Extracted information ▸
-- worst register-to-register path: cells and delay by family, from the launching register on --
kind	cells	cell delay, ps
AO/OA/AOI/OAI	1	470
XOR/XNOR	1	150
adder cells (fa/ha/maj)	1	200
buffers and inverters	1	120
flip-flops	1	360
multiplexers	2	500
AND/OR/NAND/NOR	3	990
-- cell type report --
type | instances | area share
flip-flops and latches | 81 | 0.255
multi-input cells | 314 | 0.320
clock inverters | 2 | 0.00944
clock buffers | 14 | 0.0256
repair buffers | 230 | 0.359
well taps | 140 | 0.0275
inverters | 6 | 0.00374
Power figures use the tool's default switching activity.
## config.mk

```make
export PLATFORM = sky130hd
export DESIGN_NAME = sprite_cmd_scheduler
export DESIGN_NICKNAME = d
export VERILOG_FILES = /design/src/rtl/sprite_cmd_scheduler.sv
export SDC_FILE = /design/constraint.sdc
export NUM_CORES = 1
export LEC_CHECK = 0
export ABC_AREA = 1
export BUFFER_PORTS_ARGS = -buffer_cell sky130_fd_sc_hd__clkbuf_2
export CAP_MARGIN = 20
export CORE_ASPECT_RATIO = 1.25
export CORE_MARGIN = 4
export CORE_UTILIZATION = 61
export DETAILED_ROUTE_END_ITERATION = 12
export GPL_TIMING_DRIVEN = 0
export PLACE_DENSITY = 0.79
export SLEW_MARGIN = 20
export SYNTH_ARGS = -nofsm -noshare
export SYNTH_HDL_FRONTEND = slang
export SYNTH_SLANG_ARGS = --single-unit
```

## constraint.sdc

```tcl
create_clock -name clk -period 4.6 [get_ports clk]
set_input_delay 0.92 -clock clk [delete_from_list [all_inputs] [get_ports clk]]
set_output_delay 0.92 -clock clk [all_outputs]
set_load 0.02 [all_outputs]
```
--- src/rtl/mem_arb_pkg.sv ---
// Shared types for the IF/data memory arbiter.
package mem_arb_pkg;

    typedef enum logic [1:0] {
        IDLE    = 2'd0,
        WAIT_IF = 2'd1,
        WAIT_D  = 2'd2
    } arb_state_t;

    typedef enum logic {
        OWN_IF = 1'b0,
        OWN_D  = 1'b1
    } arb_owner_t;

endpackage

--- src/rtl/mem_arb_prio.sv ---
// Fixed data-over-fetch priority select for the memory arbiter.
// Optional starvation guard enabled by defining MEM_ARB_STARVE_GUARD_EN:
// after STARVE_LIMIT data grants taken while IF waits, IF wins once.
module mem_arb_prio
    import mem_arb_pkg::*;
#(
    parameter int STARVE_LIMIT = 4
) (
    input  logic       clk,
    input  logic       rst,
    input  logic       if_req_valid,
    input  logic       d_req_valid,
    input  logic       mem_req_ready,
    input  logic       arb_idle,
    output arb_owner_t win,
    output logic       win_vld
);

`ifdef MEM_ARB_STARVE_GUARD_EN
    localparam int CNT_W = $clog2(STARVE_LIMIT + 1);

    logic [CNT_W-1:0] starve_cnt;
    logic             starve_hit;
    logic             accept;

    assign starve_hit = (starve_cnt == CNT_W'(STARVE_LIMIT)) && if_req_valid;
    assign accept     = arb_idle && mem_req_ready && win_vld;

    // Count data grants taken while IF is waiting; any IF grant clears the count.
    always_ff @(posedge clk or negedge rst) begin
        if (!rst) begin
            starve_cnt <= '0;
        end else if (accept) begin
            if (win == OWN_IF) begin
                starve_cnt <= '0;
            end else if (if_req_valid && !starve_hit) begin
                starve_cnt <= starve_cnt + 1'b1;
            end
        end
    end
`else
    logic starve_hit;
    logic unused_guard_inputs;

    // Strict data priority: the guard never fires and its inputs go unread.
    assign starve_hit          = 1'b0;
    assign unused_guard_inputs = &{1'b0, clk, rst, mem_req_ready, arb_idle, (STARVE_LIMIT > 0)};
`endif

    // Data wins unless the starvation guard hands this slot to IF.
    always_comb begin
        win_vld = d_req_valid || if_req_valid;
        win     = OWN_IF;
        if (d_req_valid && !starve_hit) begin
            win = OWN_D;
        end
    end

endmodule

What you will do ▸ Retype the entries exactly; leave nothing out.

Task result ▸
-- worst register-to-register path: cells and delay by family, from the launching register on --
kind	cells	cell delay, ps
AO/OA/AOI/OAI	1	470
XOR/XNOR	1	150
adder cells (fa/ha/maj)	1	200
buffers and inverters	1	120
flip-flops	1	360
multiplexers	2	500
AND/OR/NAND/NOR	3	990
-- cell type report --
type | instances | area share
flip-flops and latches | 81 | 0.255
multi-input cells | 314 | 0.320
clock inverters | 2 | 0.00944
clock buffers | 14 | 0.0256
repair buffers | 230 | 0.359
well taps | 140 | 0.0275
inverters | 6 | 0.00374
Power figures use the tool's default switching activity.
## config.mk

```make
export PLATFORM = sky130hd
export DESIGN_NAME = sprite_cmd_scheduler
export DESIGN_NICKNAME = d
export VERILOG_FILES = /design/src/rtl/sprite_cmd_scheduler.sv
export SDC_FILE = /design/constraint.sdc
export NUM_CORES = 1
export LEC_CHECK = 0
export ABC_AREA = 1
export BUFFER_PORTS_ARGS = -buffer_cell sky130_fd_sc_hd__clkbuf_2
export CAP_MARGIN = 20
export CORE_ASPECT_RATIO = 1.25
export CORE_MARGIN = 4
export CORE_UTILIZATION = 61
export DETAILED_ROUTE_END_ITERATION = 12
export GPL_TIMING_DRIVEN = 0
export PLACE_DENSITY = 0.79
export SLEW_MARGIN = 20
export SYNTH_ARGS = -nofsm -noshare
export SYNTH_HDL_FRONTEND = slang
export SYNTH_SLANG_ARGS = --single-unit
```

## constraint.sdc

```tcl
create_clock -name clk -period 4.6 [get_ports clk]
set_input_delay 0.92 -clock clk [delete_from_list [all_inputs] [get_ports clk]]
set_output_delay 0.92 -clock clk [all_outputs]
set_load 0.02 [all_outputs]
```
--- src/rtl/mem_arb_pkg.sv ---
// Shared types for the IF/data memory arbiter.
package mem_arb_pkg;

    typedef enum logic [1:0] {
        IDLE    = 2'd0,
        WAIT_IF = 2'd1,
        WAIT_D  = 2'd2
    } arb_state_t;

    typedef enum logic {
        OWN_IF = 1'b0,
        OWN_D  = 1'b1
    } arb_owner_t;

endpackage

--- src/rtl/mem_arb_prio.sv ---
// Fixed data-over-fetch priority select for the memory arbiter.
// Optional starvation guard enabled by defining MEM_ARB_STARVE_GUARD_EN:
// after STARVE_LIMIT data grants taken while IF waits, IF wins once.
module mem_arb_prio
    import mem_arb_pkg::*;
#(
    parameter int STARVE_LIMIT = 4
) (
    input  logic       clk,
    input  logic       rst,
    input  logic       if_req_valid,
    input  logic       d_req_valid,
    input  logic       mem_req_ready,
    input  logic       arb_idle,
    output arb_owner_t win,
    output logic       win_vld
);

`ifdef MEM_ARB_STARVE_GUARD_EN
    localparam int CNT_W = $clog2(STARVE_LIMIT + 1);

    logic [CNT_W-1:0] starve_cnt;
    logic             starve_hit;
    logic             accept;

    assign starve_hit = (starve_cnt == CNT_W'(STARVE_LIMIT)) && if_req_valid;
    assign accept     = arb_idle && mem_req_ready && win_vld;

    // Count data grants taken while IF is waiting; any IF grant clears the count.
    always_ff @(posedge clk or negedge rst) begin
        if (!rst) begin
            starve_cnt <= '0;
        end else if (accept) begin
            if (win == OWN_IF) begin
                starve_cnt <= '0;
            end else if (if_req_valid && !starve_hit) begin
                starve_cnt <= starve_cnt + 1'b1;
            end
        end
    end
`else
    logic starve_hit;
    logic unused_guard_inputs;

    // Strict data priority: the guard never fires and its inputs go unread.
    assign starve_hit          = 1'b0;
    assign unused_guard_inputs = &{1'b0, clk, rst, mem_req_ready, arb_idle, (STARVE_LIMIT > 0)};
`endif

    // Data wins unless the starvation guard hands this slot to IF.
    always_comb begin
        win_vld = d_req_valid || if_req_valid;
        win     = OWN_IF;
        if (d_req_valid && !starve_hit) begin
            win = OWN_D;
        end
    end

endmodule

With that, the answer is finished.